Following its latest meeting, the Bank of England’s Monetary Policy Committee has voted, as expected, to reduce the base rate of interest down to a record low of 0.25%. Although surprisingly tepid US second-quarter GDP growth figures published last Friday have dented the dollar, the greenback has recovered slowly.

Economists polled by Reuters expect US employers to have added 180,000 jobs, compared with 287,000 in June.

The dollar index.DXY was steady at 95.775 after gaining 0.2 percent on Thursday.

The British pound GBP=D4 crawled up 0.2 percent to $1.3130 GBP=D4 after retreating 1.7 percent overnight. “I expect a figure above 200,000. That should be positive for the dollar”, said Ayako Sera, market strategist at Sumitomo Mitsui Trust Bank.

Meanwhile, the average wage earnings seen as a significant factor in measuring the value of any inflationary pressure, are anticipated to rally by about 0.2 percent.

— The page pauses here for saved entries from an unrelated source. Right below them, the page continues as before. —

[src/rtl/multi_trig_ch.sv]
// One window comparator on the frame counter, with its output register and
// rise/fall flags that line up with the registered output change.
`timescale 1ns/1ps
module multi_trig_ch
    import multi_trig_gen_pkg::*;
#(
    parameter int CNT_W = DEF_CNT_W
) (
    input  logic             clk,
    input  logic             rst,
    input  logic             i_run,
    input  logic             i_en,
    input  logic [CNT_W-1:0] i_cnt,
    input  logic [CNT_W-1:0] i_delay,
    input  logic [CNT_W-1:0] i_width,
    output logic             o_win,
    output logic [1:0]       o_edge
);

    // One extra bit keeps delay+width from wrapping back into the frame.
    logic [CNT_W:0] w_cnt;
    logic [CNT_W:0] w_lo;
    logic [CNT_W:0] w_hi;
    logic           w_win;

    logic           r_win;
    logic [1:0]     r_edge;

    assign w_cnt = {1'b0, i_cnt};
    assign w_lo  = {1'b0, i_delay};
    assign w_hi  = {1'b0, i_delay} + {1'b0, i_width};
    assign w_win = i_run && i_en && (w_cnt >= w_lo) && (w_cnt < w_hi);

    always_ff @(posedge clk) begin
        if (rst) begin
            r_win  <= 1'b0;
            r_edge <= 2'b00;
        end else begin
            r_win             <= w_win;
            r_edge[EDGE_RISE] <= w_win & ~r_win;
            r_edge[EDGE_FALL] <= ~w_win & r_win;
        end
    end

    assign o_win  = r_win;
    assign o_edge = r_edge;

endmodule
`src/rtl/vec_load_unit_if.sv`:
```
// Bus bundle of the vector load unit: execute-stage request, data memory port
// and register-bank vector write port.
interface vec_load_unit_if;
    logic         start;
    logic [31:0]  base_addr;
    logic [1:0]   vd;
    logic         mem_req;
    logic [31:0]  mem_addr;
    logic [31:0]  mem_rdata;
    logic         mem_rvalid;
    logic         vwe;
    logic [3:0]   vwa;
    logic [127:0] vwd;
    logic         busy;
    logic         done;
    logic         err;

    // Driver side: execute stage plus data memory.
    modport master (
        output start, base_addr, vd, mem_rdata, mem_rvalid,
        input  mem_req, mem_addr, vwe, vwa, vwd, busy, done, err
    );

    // The load unit itself.
    modport slave (
        input  start, base_addr, vd, mem_rdata, mem_rvalid,
        output mem_req, mem_addr, vwe, vwa, vwd, busy, done, err
    );
endinterface

```
`src/rtl/vec_load_unit.sv`:
```
// Vector load unit: fetches four consecutive 32-bit words and writes them as
// one 128-bit vector into the register bank. All outputs are registered.
module vec_load_unit #(
    parameter int unsigned TIMEOUT = 255
) (
    input  logic            clk,
    input  logic            rst,
    vec_load_unit_if.slave  bus
);
    localparam int unsigned CNT_W  = 8;
    localparam int unsigned WORD_W = 32;
    localparam int unsigned LANE_W = 96;
    localparam logic [CNT_W-1:0] TIMEOUT_C = CNT_W'(TIMEOUT);

    typedef enum logic [1:0] {IDLE, REQ, WAIT, WRITE} state_t;

    state_t              state_q;
    logic [WORD_W-1:0]   base_q;
    logic [1:0]          vd_q;
    logic [1:0]          idx_q;
    logic [1:0]          idx_d;
    logic [CNT_W-1:0]    cnt_q;
    logic [CNT_W-1:0]    cnt_d;
    // Lanes 0..2 are buffered; lane 3 goes straight from mem_rdata into vwd.
    logic [LANE_W-1:0]   lanes_q;

    logic                mem_req_q;
    logic [WORD_W-1:0]   mem_addr_q;
    logic                vwe_q;
    logic [3:0]          vwa_q;
    logic [127:0]        vwd_q;
    logic                busy_q;
    logic                done_q;
    logic                err_q;

    // Next word index and next wait count.
    always_comb begin
        idx_d = idx_q + 2'd1;
        cnt_d = cnt_q + CNT_W'(1);
    end

    // Load sequencer with registered one-cycle output pulses.
    always_ff @(posedge clk) begin
        if (rst) begin
            state_q    <= IDLE;
            base_q     <= '0;
            vd_q       <= '0;
            idx_q      <= '0;
            cnt_q      <= '0;
            lanes_q    <= '0;
            mem_req_q  <= 1'b0;
            mem_addr_q <= '0;
            vwe_q      <= 1'b0;
            vwa_q      <= '0;
            vwd_q      <= '0;
            busy_q     <= 1'b0;
            done_q     <= 1'b0;
            err_q      <= 1'b0;
        end else begin
            mem_req_q  <= 1'b0;
            mem_addr_q <= '0;
            vwe_q      <= 1'b0;
            vwa_q      <= '0;
            vwd_q      <= '0;
            done_q     <= 1'b0;
            err_q      <= 1'b0;

            case (state_q)
                IDLE: begin
                    if (bus.start) begin
                        if (bus.base_addr[1:0] == 2'b00) begin
                            base_q     <= bus.base_addr;
                            vd_q       <= bus.vd;
                            idx_q      <= '0;
                            lanes_q    <= '0;
                            busy_q     <= 1'b1;
                            mem_req_q  <= 1'b1;
                            mem_addr_q <= bus.base_addr;
                            state_q    <= REQ;
                        end else begin
                            err_q <= 1'b1;
                        end
                    end
                end

                REQ: begin
                    cnt_q   <= '0;
                    state_q <= WAIT;
                end

                WAIT: begin
                    if (cnt_q == TIMEOUT_C) begin
                        // err already pulsed; this is the abort cycle.
                        busy_q  <= 1'b0;
                        idx_q   <= '0;
                        lanes_q <= '0;
                        state_q <= IDLE;
                    end else if (bus.mem_rvalid) begin
                        if (idx_q == 2'd3) begin
                            vwe_q   <= 1'b1;
                            done_q  <= 1'b1;
                            vwa_q   <= {2'b00, vd_q};
                            vwd_q   <= {bus.mem_rdata, lanes_q};
                            state_q <= WRITE;
                        end else begin
                            case (idx_q)
                                2'd0:    lanes_q[31:0]  <= bus.mem_rdata;
                                2'd1:    lanes_q[63:32] <= bus.mem_rdata;
                                default: lanes_q[95:64] <= bus.mem_rdata;
                            endcase
                            idx_q      <= idx_d;
                            mem_req_q  <= 1'b1;
                            mem_addr_q <= base_q + {28'd0, idx_d, 2'b00};
                            state_q    <= REQ;
                        end
                    end else begin
                        cnt_q <= cnt_d;
                        if (cnt_d == TIMEOUT_C) begin
                            err_q <= 1'b1;
                        end
                    end
                end

                WRITE: begin
                    busy_q  <= 1'b0;
                    idx_q   <= '0;
                    lanes_q <= '0;
                    state_q <= IDLE;
                end

                default: state_q <= IDLE;
            endcase
        end
    end

    // Drive the bus from the output registers.
    assign bus.mem_req  = mem_req_q;
    assign bus.mem_addr = mem_addr_q;
    assign bus.vwe      = vwe_q;
    assign bus.vwa      = vwa_q;
    assign bus.vwd      = vwd_q;
    assign bus.busy     = busy_q;
    assign bus.done     = done_q;
    assign bus.err      = err_q;

endmodule

```
`src/flat_wrapper.sv`:
```
// flat-port wrapper written by rule: the top's interface ports become plain ports
module vec_load_unit_flat 
#(
    parameter int unsigned TIMEOUT = 255
)
  (clk, rst, bus_start, bus_base_addr, bus_vd, bus_mem_rdata, bus_mem_rvalid, bus_mem_req, bus_mem_addr, bus_vwe, bus_vwa, bus_vwd, bus_busy, bus_done, bus_err);
  vec_load_unit_if bus_i ();
  input  logic clk;
  input  logic rst;
  input wire logic [$bits(bus_i.start)-1:0] bus_start;
  input wire logic [$bits(bus_i.base_addr)-1:0] bus_base_addr;
  input wire logic [$bits(bus_i.vd)-1:0] bus_vd;
  input wire logic [$bits(bus_i.mem_rdata)-1:0] bus_mem_rdata;
  input wire logic [$bits(bus_i.mem_rvalid)-1:0] bus_mem_rvalid;
  output wire logic [$bits(bus_i.mem_req)-1:0] bus_mem_req;
  output wire logic [$bits(bus_i.mem_addr)-1:0] bus_mem_addr;
  output wire logic [$bits(bus_i.vwe)-1:0] bus_vwe;
  output wire logic [$bits(bus_i.vwa)-1:0] bus_vwa;
  output wire logic [$bits(bus_i.vwd)-1:0] bus_vwd;
  output wire logic [$bits(bus_i.busy)-1:0] bus_busy;
  output wire logic [$bits(bus_i.done)-1:0] bus_done;
  output wire logic [$bits(bus_i.err)-1:0] bus_err;
  assign bus_i.start = bus_start;
  assign bus_i.base_addr = bus_base_addr;
  assign bus_i.vd = bus_vd;
  assign bus_i.mem_rdata = bus_mem_rdata;
  assign bus_i.mem_rvalid = bus_mem_rvalid;
  assign bus_mem_req = bus_i.mem_req;
  assign bus_mem_addr = bus_i.mem_addr;
  assign bus_vwe = bus_i.vwe;
  assign bus_vwa = bus_i.vwa;
  assign bus_vwd = bus_i.vwd;
  assign bus_busy = bus_i.busy;
  assign bus_done = bus_i.done;
  assign bus_err = bus_i.err;
  vec_load_unit #(.TIMEOUT(TIMEOUT)) u_core (.clk(clk), .rst(rst), .bus(bus_i));
endmodule
```
$ cat config.mk
export PLATFORM = sky130hd
export DESIGN_NAME = hit_collector
export DESIGN_NICKNAME = d
export VERILOG_FILES = /design/src/rtl/hit_collector.sv
export SDC_FILE = /design/constraint.sdc
export NUM_CORES = 1
export LEC_CHECK = 0
export ABC_AREA = 1
export BUFFER_PORTS_ARGS = -buffer_cell sky130_fd_sc_hd__buf_4
export CAP_MARGIN = 10
export CORE_UTILIZATION = 59
export CTS_CLUSTER_SIZE = 25
export DETAILED_ROUTE_END_ITERATION = 12
export MAX_ROUTING_LAYER = met4
export PLACE_DENSITY = 0.77
export REMOVE_ABC_BUFFERS = 1
export SLEW_MARGIN = 20
export SYNTH_ARGS = -nofsm -noshare
export SYNTH_HDL_FRONTEND = slang
export SYNTH_SLANG_ARGS = --single-unit
$ cat constraint.sdc
create_clock -name clk -period 2.75 [get_ports clk]
set_input_delay 0.1375 -clock clk [delete_from_list [all_inputs] [get_ports clk]]
set_output_delay 0.1375 -clock clk [all_outputs]
set_load 0.02 [all_outputs]
$ cat src/rtl/hit_collector.sv
// hit_collector: mole-button front end.
// Synchronizes and debounces the active-low buttons, turns debounced presses
// on lit moles into one-cycle hit pulses, and accumulates hits into a
// saturating pending increment. The register-file write port takes that
// increment in any cycle the processor is not using the port.
// Optional build macro HIT_COLLECTOR_MISS_COUNT_EN adds a saturating count of
// presses made while the LED was off. Without the macro, miss_count is tied to 0.
module hit_collector #(
  parameter int N_MOLE          = 4,
  parameter int DEBOUNCE_CYCLES = 250000,
  parameter int CNT_W           = 18,
  parameter int PEND_W          = 8,
  parameter int SCORE_W         = 32
) (
  input  logic                clk,
  input  logic                reset,
  input  logic [N_MOLE-1:0]   btn_n,
  input  logic [N_MOLE-1:0]   led_on,
  input  logic                port_busy,
  output logic [N_MOLE-1:0]   btn_level,
  output logic [N_MOLE-1:0]   hit_pulse,
  output logic                add_valid,
  output logic [SCORE_W-1:0]  add_amount,
  output logic [15:0]         miss_count
);

  localparam logic [CNT_W-1:0] CNT_LAST = CNT_W'(DEBOUNCE_CYCLES - 1);
  localparam logic [PEND_W:0]  PEND_MAX = {1'b0, {PEND_W{1'b1}}};

  logic [N_MOLE-1:0] sync1, sync2;
  logic [N_MOLE-1:0] stable, stable_d;
  logic [N_MOLE-1:0] press;
  logic [CNT_W-1:0]  cnt [N_MOLE];
  logic [PEND_W-1:0] pending;
  logic [PEND_W:0]   hit_cnt;
  logic [PEND_W:0]   pend_sum;
  logic              accept;

  function automatic logic [PEND_W:0] popcount(input logic [N_MOLE-1:0] v);
    logic [PEND_W:0] c;
    c = '0;
    for (int i = 0; i < N_MOLE; i++) c = c + (PEND_W+1)'(v[i]);
    return c;
  endfunction

  // Two-flop synchronizer; released (1) out of reset.
  always_ff @(posedge clk) begin
    if (reset) begin
      sync1 <= '1;
      sync2 <= '1;
    end else begin
      sync1 <= btn_n;
      sync2 <= sync1;
    end
  end

  // Debounce: accept a level only after DEBOUNCE_CYCLES consecutive differing samples.
  always_ff @(posedge clk) begin
    if (reset) begin
      stable <= '1;
      for (int i = 0; i < N_MOLE; i++) cnt[i] <= '0;
    end else begin
      for (int i = 0; i < N_MOLE; i++) begin
        if (sync2[i] == stable[i]) begin
          cnt[i] <= '0;
        end else if (cnt[i] == CNT_LAST) begin
          stable[i] <= sync2[i];
          cnt[i]    <= '0;
        end else begin
          cnt[i] <= cnt[i] + CNT_W'(1);
        end
      end
    end
  end

  // Delayed copy of the debounced level for falling-edge (press) detection.
  always_ff @(posedge clk) begin
    if (reset) stable_d <= '1;
    else       stable_d <= stable;
  end

  assign press     = stable_d & ~stable;
  assign btn_level = stable;

  // A press only counts as a hit while that mole is lit.
  always_ff @(posedge clk) begin
    if (reset) hit_pulse <= '0;
    else       hit_pulse <= press & led_on;
  end

  // Pending-increment arithmetic; hits landing in an accept cycle restart the total.
  always_comb begin
    hit_cnt  = popcount(hit_pulse);
    pend_sum = {1'b0, pending} + hit_cnt;
    accept   = add_valid && !port_busy;
  end

  // Saturating accumulator of hits awaiting the write port.
  always_ff @(posedge clk) begin
    if (reset)                 pending <= '0;
    else if (accept)           pending <= hit_cnt[PEND_W-1:0];
    else if (pend_sum > PEND_MAX) pending <= PEND_MAX[PEND_W-1:0];
    else                       pending <= pend_sum[PEND_W-1:0];
  end

  assign add_valid  = (pending != '0);
  assign add_amount = SCORE_W'(pending);

`ifdef HIT_COLLECTOR_MISS_COUNT_EN
  logic [15:0] miss_q;
  logic [16:0] miss_sum;

  assign miss_sum = {1'b0, miss_q} + 17'(popcount(press & ~led_on));

  // Saturating count of presses on unlit moles.
  always_ff @(posedge clk) begin
    if (reset)            miss_q <= '0;
    else if (miss_sum[16]) miss_q <= 16'hFFFF;
    else                  miss_q <= miss_sum[15:0];
  end

  assign miss_count = miss_q;
`else
  assign miss_count = '0;
`endif

endmodule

Sterling dropped 0.2 percent to $1.3326 as of 4:22 p.m.in London, having gained 0.1 percent earlier. Now that sterling has broken below trend line support in place during its recovery from a three-decade low of $1.2798 on July 6, the currency is at risk of testing that low again, some analysts said. MSCI’s world equity index climbed for the second consecutive day, while emerging equities rose 1%, in view of one-year highs.

The UK’s first interest rate cut since 2009 was accompanied by a pledge to buy £60bn of government bonds with newly created money over the next six months, and two new stimulus schemes. The RBA said core inflation was likely to remain below target all the way to 2018 providing scope for the economy to run even faster.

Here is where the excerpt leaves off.